Suppose that you knew a Maclaurin series for a function \(f(x)\) but you need the series for \(1/f(x)\), valid for small values of \(x\). For example, we know the series for \(\cosh x\) from the above list (or we could derive it ourselves). The hyperbolic secant function, \(\sech x = 1 / \cosh x\). How could we compute the series for \(\sech x\), valid for small \(x\) through terms of order \(x^6\)?
The “easy” way is to go back to the definition of the Taylor series and work out all the derivatives of \(\sech(x)\).
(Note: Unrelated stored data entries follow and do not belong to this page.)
From an optimization exercise on the open Yosys and OpenROAD flow, aimed at small area, a short achievable clock period and few clock cycles; shortcuts taken in it are not production practice.
Where RTL was checked, it was by simulation tests only, not by an equivalence proof against the original.

==> trial 41 <==
// HT_TOP
module HT_TOP(
    clk,
    rst_n,
    in_valid,
    in_weight,
    out_mode,
    out_valid,
    out_code
);
==> module HT_TOP, before the edit <==
module HT_TOP(
    clk,
    rst_n,
    in_valid,
    in_weight,
    out_mode,
    out_valid,
    out_code
);
input clk, rst_n, in_valid, out_mode;
input [2:0] in_weight;
output reg out_valid, out_code;
reg        vr, merge, sending;
reg  [2:0] cnt;
reg  [2:0] cur;
reg        mode;
reg  [2:0] xr;
reg  [4:0] lw [0:6];
reg  [2:0] lw7;       
reg  [2:0] ptr [0:4];
reg  [7:0] code [0:4];
integer j, t;
wire fill7 = merge & (cnt != 3'd0);
function lt5;
    input [4:0] a, nb;
    integer k;
    reg c;
    begin
        c = 1'b1;
        for (k = 0; k < 5; k = k + 1)
            c = (a[k] & nb[k]) | (a[k] & c) | (nb[k] & c);
        lt5 = ~c;
    end
endfunction
wire [4:0] sum = lw[0] + lw[1];
wire [4:0] val = merge ? sum : {2'b00, xr};
reg  [9:0] lt;
reg  [4:0] lwx [0:9];
always @(*) begin
    for (j = 0; j < 7; j = j + 1) lwx[j] = lw[j];
    lwx[7] = {fill7, fill7, lw7 | {3{fill7}}};    
    lwx[8] = 5'd31;
    lwx[9] = 5'd31;
    lt[8] = 1'b0;
    lt[9] = 1'b0;
    for (j = 0; j < 8; j = j + 1)
        lt[j] = lt5(lwx[j], ~val) | (!merge & (cnt < 8 - j));
    if (merge) lt[1] = 1'b1;
end
reg [2:0] ins;
always @(*) begin
    ins = 3'd0;
    for (j = 0; j < 8; j = j + 1)
        if (merge) begin
            if (lt[j+1] & !lt[j+2]) ins = j;
        end else begin
            if (lt[j] & !lt[j+1]) ins = j;
        end
end
reg [2:0] leaf [0:4];
always @(*) begin
    leaf[0] = 3'd4;                    
    leaf[1] = mode ? 3'd2 : 3'd5;      
    leaf[2] = mode ? 3'd5 : 3'd6;      
    leaf[3] = mode ? 3'd0 : 3'd7;      
    leaf[4] = mode ? 3'd1 : 3'd3;      
end
wire first = merge & (cnt == 3'd5);    
wire root = merge & (cnt == 3'd6);
wire empty = (code[0][6:0] == 7'd1);
wire [7:0] src = empty ? code[1] : {1'b0, code[0][6:0]};
wire fin = (src[7:1] == 7'd1) & ((cur + {2'b00, empty}) == 3'd4);
always @(posedge clk) begin
    if (in_valid & !vr) mode <= out_mode;
    if (root) cur <= 3'd0;
    else if (sending) cur <= cur + {2'b00, empty};
    xr <= in_weight;
    for (j = 0; j < 7; j = j + 1)
        if (merge | lt[j])
            lw[j] <= ({5{merge & lt[j+2]}} & lwx[j+2])
                   | ({5{merge ? (lt[j+1] & ~lt[j+2]) : (lt[j] & ~lt[j+1])}} & val)
                   | ({5{merge ^ lt[j+1]}} & lwx[j+1]);
    if (!merge & lt[7]) lw7 <= xr;
    for (t = 0; t < 5; t = t + 1)
        if (merge ? (ptr[t][2:1] == 2'b00) : (leaf[t] == cnt))
            ptr[t] <= ins;
        else
            ptr[t] <= lt[ptr[t]] ? (ptr[t] - {merge, !merge}) : (ptr[t] - {2'b00, merge});
    for (t = 0; t < 5; t = t + 1)
        if (vr)
            code[t] <= {code[t][6:0], cnt == 3'd7};
        else if (merge & (ptr[t][2:1] == 2'b00) & !(root & ((t == 0) | ((t == 1) & empty))))
            code[t] <= {code[t][6:0], ~ptr[t][0]};
    if (sending | (root & !empty))
        code[0] <= {1'b0, src[7:1]};
    if (sending) begin
        if (empty) begin
            code[1] <= code[2];
            code[2] <= code[3];
            code[3] <= code[4];
        end
    end
end
always @(posedge clk or negedge rst_n) begin
    if (!rst_n) begin
        vr <= 1'b0;
        merge <= 1'b0;
        sending <= 1'b0;
        cnt <= 3'd0;
        out_valid <= 1'b0;
        out_code <= 1'b0;
    end else begin
        vr <= in_valid;
        if (vr) begin
            cnt <= cnt + 3'd1;
            if (cnt == 3'd7) merge <= 1'b1;
        end else if (merge) begin
            cnt <= cnt + 3'd1;
            if (first) begin
                out_valid <= 1'b1;
                out_code <= lt[2] ^ (ptr[0][2:1] == 2'b00);
            end
            if (root) begin
                merge <= 1'b0;
                sending <= 1'b1;
                out_code <= empty ? ~ptr[1][0] : code[0][0];
                cnt <= 3'd0;
            end
        end else if (sending) begin
            out_code <= src[0];
            if (fin) sending <= 1'b0;
        end else begin
            out_valid <= 1'b0;
            out_code <= 1'b0;
        end
    end
end
endmodule
Settings: LEC_CHECK=0, CAP_MARGIN=20, CORE_MARGIN=2, CORE_UTILIZATION=40, CTS_BUF_LIST=sky130_fd_sc_hd__clkbuf_8, SLEW_MARGIN=20; clock period 17.0 ns.
standard.sh (not shown) runs the stock make flow with config.mk's settings and CLKGATE_MAP_FILE= SYNTH_SCRIPT=/design/flow/synth_recipe.tcl, a recipe that flattens the netlist after the stock synthesis.
==> flow/flow/run.sh <==
#!/bin/bash
# Layout with ORFS's own scripts. Two changes from the standard layout:
#  - synthesis is the standard one except that ABC maps the logic for area
#    (flip-flops are mapped before ABC, so registers are unchanged);
#  - repair_timing aims for a larger setup margin (MARGIN ns) than the
#    standard flow settings allow. Constraints are unchanged.
set -euo pipefail
MARGIN=${MARGIN:-12.6}
HERE=$(pwd)
printf 'strash\ndch\nmap -a\nstrash\ndch\nmap -a\n' > "$HERE/area.abc"
cat > "$HERE/area_synth.tcl" <<'TCL'
proc abc {args} {
  set i [lsearch -exact $args -script]
  if {$i >= 0} {
    set args [lreplace $args [expr {$i + 1}] [expr {$i + 1}] $::env(AREA_ABC_SCRIPT)]
  }
  yosys abc {*}$args
}
TCL
cat synth_recipe.tcl >> "$HERE/area_synth.tcl"
export AREA_ABC_SCRIPT="$HERE/area.abc"
bash standard.sh SYNTH_SCRIPT="$HERE/area_synth.tcl" SETUP_SLACK_MARGIN="$MARGIN" finish > standard_flow.log 2>&1
==> inputs of trial 8, as changes to trial 41 <==
--- a/flow/design.v
+++ b/flow/design.v
@@ -258,19 +258,19 @@
 reg  [2:0] xr;
 reg  [4:0] lw [0:6];
 reg  [2:0] lw7;       
+reg        fill7;     
 reg  [2:0] ptr [0:4];
 reg  [7:0] code [0:4];
 integer j, t;
-wire fill7 = merge & (cnt != 3'd0);
 function lt5;
-    input [4:0] a, nb;
+    input [4:0] a, b;
     integer k;
     reg c;
     begin
-        c = 1'b1;
+        c = 1'b0;
         for (k = 0; k < 5; k = k + 1)
-            c = (a[k] & nb[k]) | (a[k] & c) | (nb[k] & c);
-        lt5 = ~c;
+            c = (~a[k] & b[k]) | (~a[k] & c) | (b[k] & c);
+        lt5 = c;
     end
 endfunction
 wire [4:0] sum = lw[0] + lw[1];
@@ -279,13 +279,13 @@
 reg  [4:0] lwx [0:9];
 always @(*) begin
     for (j = 0; j < 7; j = j + 1) lwx[j] = lw[j];
-    lwx[7] = {fill7, fill7, lw7 | {3{fill7}}};    
+    lwx[7] = {fill7, fill7, lw7 | {3{fill7}}};
     lwx[8] = 5'd31;
     lwx[9] = 5'd31;
     lt[8] = 1'b0;
     lt[9] = 1'b0;
     for (j = 0; j < 8; j = j + 1)
-        lt[j] = lt5(lwx[j], ~val) | (!merge & (cnt < 8 - j));
+        lt[j] = lt5(lwx[j], val) | (!merge & (cnt < 8 - j));
     if (merge) lt[1] = 1'b1;
 end
 reg [2:0] ins;
@@ -306,10 +306,9 @@
     leaf[3] = mode ? 3'd0 : 3'd7;      
     leaf[4] = mode ? 3'd1 : 3'd3;      
 end
-wire first = merge & (cnt == 3'd5);    
 wire root = merge & (cnt == 3'd6);
-wire empty = (code[0][6:0] == 7'd1);
-wire [7:0] src = empty ? code[1] : {1'b0, code[0][6:0]};
+wire empty = (code[0] == 8'd1);
+wire [7:0] src = empty ? code[1] : code[0];
 wire fin = (src[7:1] == 7'd1) & ((cur + {2'b00, empty}) == 3'd4);
 always @(posedge clk) begin
     if (in_valid & !vr) mode <= out_mode;
@@ -317,24 +316,24 @@
     else if (sending) cur <= cur + {2'b00, empty};
     xr <= in_weight;
     for (j = 0; j < 7; j = j + 1)
-        if (merge | lt[j])
-            lw[j] <= ({5{merge & lt[j+2]}} & lwx[j+2])
-                   | ({5{merge ? (lt[j+1] & ~lt[j+2]) : (lt[j] & ~lt[j+1])}} & val)
-                   | ({5{merge ^ lt[j+1]}} & lwx[j+1]);
+        if (merge)
+            lw[j] <= lt[j+2] ? lwx[j+2] : (lt[j+1] ? sum : lwx[j+1]);
+        else
+            lw[j] <= lt[j+1] ? lwx[j+1] : (lt[j] ? val : lwx[j]);
+    fill7 <= merge;
     if (!merge & lt[7]) lw7 <= xr;
     for (t = 0; t < 5; t = t + 1)
         if (merge ? (ptr[t][2:1] == 2'b00) : (leaf[t] == cnt))
             ptr[t] <= ins;
         else
-            ptr[t] <= lt[ptr[t]] ? (ptr[t] - {merge, !merge}) : (ptr[t] - {2'b00, merge});
+            ptr[t] <= ptr[t] - {1'b0, merge & lt[ptr[t]], merge ^ lt[ptr[t]]};
     for (t = 0; t < 5; t = t + 1)
         if (vr)
             code[t] <= {code[t][6:0], cnt == 3'd7};
-        else if (merge & (ptr[t][2:1] == 2'b00) & !(root & ((t == 0) | ((t == 1) & empty))))
+        else if (merge & (ptr[t][2:1] == 2'b00) & !(root & (t == 0)))
             code[t] <= {code[t][6:0], ~ptr[t][0]};
-    if (sending | (root & !empty))
-        code[0] <= {1'b0, src[7:1]};
     if (sending) begin
+        code[0] <= {1'b0, src[7:1]};
         if (empty) begin
             code[1] <= code[2];
             code[2] <= code[3];
@@ -357,14 +356,11 @@
             if (cnt == 3'd7) merge <= 1'b1;
         end else if (merge) begin
             cnt <= cnt + 3'd1;
-            if (first) begin
-                out_valid <= 1'b1;
-                out_code <= lt[2] ^ (ptr[0][2:1] == 2'b00);
-            end
             if (root) begin
                 merge <= 1'b0;
                 sending <= 1'b1;
-                out_code <= empty ? ~ptr[1][0] : code[0][0];
+                out_valid <= 1'b1;
+                out_code <= ~ptr[0][0];
                 cnt <= 3'd0;
             end
         end else if (sending) begin
--- a/flow/config.mk
+++ b/flow/config.mk
@@ -7,6 +7,6 @@
 export LEC_CHECK = 0
 export CAP_MARGIN = 20
 export CORE_MARGIN = 2
-export CORE_UTILIZATION = 40
-export CTS_BUF_LIST = sky130_fd_sc_hd__clkbuf_8
+export CORE_UTILIZATION = 65
+export CTS_BUF_LIST = sky130_fd_sc_hd__clkbuf_4 sky130_fd_sc_hd__clkbuf_8
 export SLEW_MARGIN = 20
==> inputs of build 78, as changes to trial 41 <==
--- a/flow/design.v
+++ b/flow/design.v
@@ -256,21 +256,19 @@
 reg  [2:0] cur;
 reg        mode;
 reg  [2:0] xr;
-reg  [4:0] lw [0:6];
-reg  [2:0] lw7;       
+reg  [4:0] lw [0:7];
 reg  [2:0] ptr [0:4];
 reg  [7:0] code [0:4];
 integer j, t;
-wire fill7 = merge & (cnt != 3'd0);
 function lt5;
-    input [4:0] a, nb;
+    input [4:0] a, b;
     integer k;
     reg c;
     begin
-        c = 1'b1;
+        c = 1'b0;
         for (k = 0; k < 5; k = k + 1)
-            c = (a[k] & nb[k]) | (a[k] & c) | (nb[k] & c);
-        lt5 = ~c;
+            c = (~a[k] & b[k]) | (~a[k] & c) | (b[k] & c);
+        lt5 = c;
     end
 endfunction
 wire [4:0] sum = lw[0] + lw[1];
@@ -278,14 +276,13 @@
 reg  [9:0] lt;
 reg  [4:0] lwx [0:9];
 always @(*) begin
-    for (j = 0; j < 7; j = j + 1) lwx[j] = lw[j];
-    lwx[7] = {fill7, fill7, lw7 | {3{fill7}}};    
+    for (j = 0; j < 8; j = j + 1) lwx[j] = lw[j];
     lwx[8] = 5'd31;
     lwx[9] = 5'd31;
     lt[8] = 1'b0;
     lt[9] = 1'b0;
     for (j = 0; j < 8; j = j + 1)
-        lt[j] = lt5(lwx[j], ~val) | (!merge & (cnt < 8 - j));
+        lt[j] = lt5(lw[j], val) | (!merge & (cnt < 8 - j));
     if (merge) lt[1] = 1'b1;
 end
 reg [2:0] ins;
@@ -306,35 +303,30 @@
     leaf[3] = mode ? 3'd0 : 3'd7;      
     leaf[4] = mode ? 3'd1 : 3'd3;      
 end
-wire first = merge & (cnt == 3'd5);    
 wire root = merge & (cnt == 3'd6);
-wire empty = (code[0][6:0] == 7'd1);
-wire [7:0] src = empty ? code[1] : {1'b0, code[0][6:0]};
+wire empty = (code[0] == 8'd1);
+wire [7:0] src = empty ? code[1] : code[0];
 wire fin = (src[7:1] == 7'd1) & ((cur + {2'b00, empty}) == 3'd4);
 always @(posedge clk) begin
     if (in_valid & !vr) mode <= out_mode;
-    if (root) cur <= 3'd0;
-    else if (sending) cur <= cur + {2'b00, empty};
     xr <= in_weight;
-    for (j = 0; j < 7; j = j + 1)
-        if (merge | lt[j])
-            lw[j] <= ({5{merge & lt[j+2]}} & lwx[j+2])
-                   | ({5{merge ? (lt[j+1] & ~lt[j+2]) : (lt[j] & ~lt[j+1])}} & val)
-                   | ({5{merge ^ lt[j+1]}} & lwx[j+1]);
-    if (!merge & lt[7]) lw7 <= xr;
+    for (j = 0; j < 8; j = j + 1)
+        if (merge)
+            lw[j] <= lt[j+2] ? lwx[j+2] : (lt[j+1] ? sum : lwx[j+1]);
+        else
+            lw[j] <= lt[j+1] ? lwx[j+1] : (lt[j] ? val : lwx[j]);
     for (t = 0; t < 5; t = t + 1)
         if (merge ? (ptr[t][2:1] == 2'b00) : (leaf[t] == cnt))
             ptr[t] <= ins;
         else
-            ptr[t] <= lt[ptr[t]] ? (ptr[t] - {merge, !merge}) : (ptr[t] - {2'b00, merge});
+            ptr[t] <= ptr[t] - {1'b0, merge & lt[ptr[t]], merge ^ lt[ptr[t]]};
     for (t = 0; t < 5; t = t + 1)
         if (vr)
             code[t] <= {code[t][6:0], cnt == 3'd7};
-        else if (merge & (ptr[t][2:1] == 2'b00) & !(root & ((t == 0) | ((t == 1) & empty))))
+        else if (merge & (ptr[t][2:1] == 2'b00) & !(root & (t == 0)))
             code[t] <= {code[t][6:0], ~ptr[t][0]};
-    if (sending | (root & !empty))
-        code[0] <= {1'b0, src[7:1]};
     if (sending) begin
+        code[0] <= {1'b0, src[7:1]};
         if (empty) begin
             code[1] <= code[2];
             code[2] <= code[3];
@@ -348,6 +340,7 @@
         merge <= 1'b0;
         sending <= 1'b0;
         cnt <= 3'd0;
+        cur <= 3'd0;
         out_valid <= 1'b0;
         out_code <= 1'b0;
     end else begin
@@ -357,18 +350,17 @@
             if (cnt == 3'd7) merge <= 1'b1;
         end else if (merge) begin
             cnt <= cnt + 3'd1;
-            if (first) begin
-                out_valid <= 1'b1;
-                out_code <= lt[2] ^ (ptr[0][2:1] == 2'b00);
-            end
             if (root) begin
                 merge <= 1'b0;
                 sending <= 1'b1;
-                out_code <= empty ? ~ptr[1][0] : code[0][0];
+                out_valid <= 1'b1;
+                out_code <= ~ptr[0][0];
+                cur <= 3'd0;
                 cnt <= 3'd0;
             end
         end else if (sending) begin
             out_code <= src[0];
+            cur <= cur + {2'b00, empty};
             if (fin) sending <= 1'b0;
         end else begin
             out_valid <= 1'b0;
--- a/flow/config.mk
+++ b/flow/config.mk
@@ -8,5 +8,4 @@
 export CAP_MARGIN = 20
 export CORE_MARGIN = 2
 export CORE_UTILIZATION = 40
-export CTS_BUF_LIST = sky130_fd_sc_hd__clkbuf_8
 export SLEW_MARGIN = 20
==> inputs of trial 4, as changes to trial 41 <==
--- a/flow/design.v
+++ b/flow/design.v
@@ -258,19 +258,19 @@
 reg  [2:0] xr;
 reg  [4:0] lw [0:6];
 reg  [2:0] lw7;       
+reg        fill7;     
 reg  [2:0] ptr [0:4];
 reg  [7:0] code [0:4];
 integer j, t;
-wire fill7 = merge & (cnt != 3'd0);
 function lt5;
-    input [4:0] a, nb;
+    input [4:0] a, b;
     integer k;
     reg c;
     begin
-        c = 1'b1;
+        c = 1'b0;
         for (k = 0; k < 5; k = k + 1)
-            c = (a[k] & nb[k]) | (a[k] & c) | (nb[k] & c);
-        lt5 = ~c;
+            c = (~a[k] & b[k]) | (~a[k] & c) | (b[k] & c);
+        lt5 = c;
     end
 endfunction
 wire [4:0] sum = lw[0] + lw[1];
@@ -279,13 +279,13 @@
 reg  [4:0] lwx [0:9];
 always @(*) begin
     for (j = 0; j < 7; j = j + 1) lwx[j] = lw[j];
-    lwx[7] = {fill7, fill7, lw7 | {3{fill7}}};    
+    lwx[7] = {fill7, fill7, lw7 | {3{fill7}}};
     lwx[8] = 5'd31;
     lwx[9] = 5'd31;
     lt[8] = 1'b0;
     lt[9] = 1'b0;
     for (j = 0; j < 8; j = j + 1)
-        lt[j] = lt5(lwx[j], ~val) | (!merge & (cnt < 8 - j));
+        lt[j] = lt5(lwx[j], val) | (!merge & (cnt < 8 - j));
     if (merge) lt[1] = 1'b1;
 end
 reg [2:0] ins;
@@ -308,8 +308,8 @@
 end
 wire first = merge & (cnt == 3'd5);    
 wire root = merge & (cnt == 3'd6);
-wire empty = (code[0][6:0] == 7'd1);
-wire [7:0] src = empty ? code[1] : {1'b0, code[0][6:0]};
+wire empty = (code[0] == 8'd1);
+wire [7:0] src = empty ? code[1] : code[0];
 wire fin = (src[7:1] == 7'd1) & ((cur + {2'b00, empty}) == 3'd4);
 always @(posedge clk) begin
     if (in_valid & !vr) mode <= out_mode;
@@ -317,16 +317,17 @@
     else if (sending) cur <= cur + {2'b00, empty};
     xr <= in_weight;
     for (j = 0; j < 7; j = j + 1)
-        if (merge | lt[j])
-            lw[j] <= ({5{merge & lt[j+2]}} & lwx[j+2])
-                   | ({5{merge ? (lt[j+1] & ~lt[j+2]) : (lt[j] & ~lt[j+1])}} & val)
-                   | ({5{merge ^ lt[j+1]}} & lwx[j+1]);
+        if (merge)
+            lw[j] <= lt[j+2] ? lwx[j+2] : (lt[j+1] ? sum : lwx[j+1]);
+        else
+            lw[j] <= lt[j+1] ? lwx[j+1] : (lt[j] ? val : lwx[j]);
+    fill7 <= merge;
     if (!merge & lt[7]) lw7 <= xr;
     for (t = 0; t < 5; t = t + 1)
         if (merge ? (ptr[t][2:1] == 2'b00) : (leaf[t] == cnt))
             ptr[t] <= ins;
         else
-            ptr[t] <= lt[ptr[t]] ? (ptr[t] - {merge, !merge}) : (ptr[t] - {2'b00, merge});
+            ptr[t] <= ptr[t] - {1'b0, merge & lt[ptr[t]], merge ^ lt[ptr[t]]};
     for (t = 0; t < 5; t = t + 1)
         if (vr)
             code[t] <= {code[t][6:0], cnt == 3'd7};
--- a/flow/config.mk
+++ b/flow/config.mk
@@ -7,6 +7,5 @@
 export LEC_CHECK = 0
 export CAP_MARGIN = 20
 export CORE_MARGIN = 2
-export CORE_UTILIZATION = 40
-export CTS_BUF_LIST = sky130_fd_sc_hd__clkbuf_8
+export CORE_UTILIZATION = 60
 export SLEW_MARGIN = 20
==> flow_metrics.py <==
metrics = {
    "status": {
        "status": "timing/DRC/antenna clean",
    },
    "grt": {
        "grt_use_met2_pct": 50.5,
    },
    "sta": {
        "fin_crit_ns": 4.32,
    },
}
That was trial 8.
==> flow_metrics.py <==
metrics = {
    "status": {
        "status": "timing/DRC/antenna clean",
    },
    "grt": {
        "grt_use_met2_pct": 28.6,
    },
    "cells_and_area": {
        "n_clock_buffer": 10,
    },
    "synth": {
        "synth-compound-area-share_pct": 24.4,
    },
    "clock_tree": {
        "cts_buffers": 9,
        "clk_pin_slew_ns": 0.10,
    },
    "sta": {
        "fin_crit_ns": 4.32,
    },
}
That was trial 41.
==> flow_metrics.py <==
metrics = {
    "sta": {
        "fin_crit_ns": 4.32,
    },
    "synth": {
        "ys_async_sr_fraction_pct": 10.0,
    },
    "status": {
        "status": "timing/DRC/antenna clean",
    },
    "worst_setup_path": {
        "path_class": "register to output pin",
    },
    "floorplanning": {
        "rows": 45,
    },
}
That was build 78.
==> flow_metrics.py <==
metrics = {
    "sta": {
        "fin_crit_ns": 4.34,
    },
    "route": {
        "wl_met3_um": 1540,
    },
    "status": {
        "status": "timing/DRC/antenna clean",
    },
    "floorplanning": {
        "die-area_um2": 11300,
    },
    "grt": {
        "antenna_found_initial": 0,
        "grt_use_met2_pct": 46.2,
    },
}
That was trial 4.
Testbench counts of trial 4, summed over its fixed seeds: cycles 31,181.
For trial 41, trial 8 and build 78, only the layout was checked, not whether the RTL still works.

-- static timing again, ports no longer ideal --
The results above use ideal ports. As a check the final layouts listed here were re-extracted and re-timed, cells and wires unchanged. Step 1 (the two cells are an assumption about what drives the block):
set clk [get_ports {clk}]
set_driving_cell -lib_cell sky130_fd_sc_hd__clkbuf_16 $clk
set_driving_cell -lib_cell sky130_fd_sc_hd__buf_2 [delete_from_list [all_inputs] $clk]
Step 2 times the ports against the registers' clock, not the clock port: input delays grow and output delays shrink by t, the midpoint of the rising clock arrivals with the driver on. Three values: no drivers, after step 1, after step 2; two values: the first two.
| run | shift t [ns] | slack for setup (ns) | worst hold slack (ns) | worst register clock-pin slew, ns | pins driven straight from the clock port |
|---|---|---|---|---|---|
| trial 41 | 0.438 | 12.678 / 12.641 / 12.617 | 0.456 / 0.456 / 0.456 | 0.10 / 0.10 | 1 |
| trial 8 | 0.414 | 12.682 / 12.647 / 12.651 | 0.466 / 0.466 / 0.466 | 0.11 / 0.11 | 1 |
| build 78 | 0.408 | 12.678 / 12.637 / 12.650 | 0.454 / 0.454 / 0.454 | 0.08 / 0.08 | 1 |
| trial 4 | 0.427 | 12.658 / 12.622 / 12.646 | 0.468 / 0.468 / 0.468 | 0.12 / 0.12 | 1 |
After both steps every run listed still meets setup and hold. The setup slack of trial 41, which loses most, moves by -0.037 ns with the drivers and by -0.061 ns with both steps.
While this is straightforward, in principle, the expressions for the derivatives get more and more complicated as we proceed. [If you don’t believe me, try it!]
Here’s another option. For small \(x\), \begin{equation} \cosh x = 1 + \underbrace{\frac{x^2}{2!} + \frac{x^4}{4!} + \frac{x^6}{6!} + \cdots}_{q} \end{equation} where \(q\) is a “small quantity” as long as \(x\) isn’t too large. So, \begin{equation}\label{eq:sech1} \sech x = \frac{1}{\cosh x} = \frac{1}{1 + q} = (1 + q)^{-1} \end{equation} But, the binomial series for \(n = -1\) is just \[ \frac{1}{1 + q} = 1 - q + q^2 - q^3 + \cdots \] To produce the series for \(\sech x\) valid for terms through \(x^6\) just requires us to keep all the terms in \(-q + q^2 - q^3\) through \(x^6\). We’ll work term by term: \begin{align} -q &= -\frac{x^2}{2!} - \frac{x^4}{4!} - \frac{x^6}{6!} - \frac{x^8}{8!} + \O{x^{10}} \notag \\ q^2 &= \frac{x^4}{(2!)^2} + 2 \frac{x^2 \; x^4}{2! \; 4!} + 2 \frac{x^2}{2!} \frac{x^6}{6!} + \left( \frac{x^4}{4!} \right)^2 + \O{x^{10}} \notag \\ &= \frac{x^4}{4} + \frac{x^6}{4!} + x^8 \left( \frac{1}{6!} + \frac{1}{(4!)^2} \right) + \O{x^{10}} \notag \\ -q^3 &= -\left(\frac{x^2}{2!} \right)^3 - 3 \left(\frac{x^2}{2!}\right)^2 \frac{x^4}{4!} + \O{x^{10}} \notag \\ q^4 &= \frac{x^8}{16} + \O{x^{10}} \notag \end{align}
Now, we just need to combine all these terms: \begin{align} \sech x &= 1 - \frac{x^2}{2} + x^4 \left( -\frac{1}{4!} + \frac{1}{4} \right) + x^6 \left( -\frac{1}{6!} + \frac{1}{4!} - \frac{1}{8} \right) \notag \\ &\qquad + x^8 \left( -\frac{1}{8!} + \frac{1}{6!} + \frac{1}{(4!)^2} - \frac{1}{32} + \frac{1}{16} \right) + \O{x^{10}} \notag \\ &= 1 - \frac{x^2}{2} + \frac{5 x^4}{24} - \frac{61 x^6}{720} + \frac{277 x^8}{8064} + \O{x^{10}} \end{align}
Figure 3 — Maclaurin series for the hyperbolic cosine obtained by inverting the series for \(\cosh x\). Each successive curve includes the terms through the order listed in the legend.
See the page on Euler’s \(\Gamma\) function for an illustration of the power of series expansion as a means of obtaining an analytic expression for the factorial function.
Derive a power series expansion through \(x^5\) for \(\cot x\) by dividing the series for \(\cos x\) by the series for \(\sin x\). Ans: \[ \cot x = \frac1x - \frac{x}{3} - \frac{x^3}{45} - \frac{2 x^5}{945} + \cdots \] Note that this series includes a negative power of \(x\), which means it is not a Taylor series. Series that include negative powers are called Laurent series and are very common in the theory of functions of a complex variable.
The derivative of \(\tan^{-1}x\) is \((1+x^2)^{-1}\). By integrating, find a series expansion for \(\tan^{-1} x\).
One way to compute a series for \(\sin^{-1} x\) is to start with \(x = \sin y\). Then \(\dv{x}{y} = \cos y = \sqrt{1-x^2}\), or \(\dv{y}{x} = 1/\sqrt{1-x^2}\).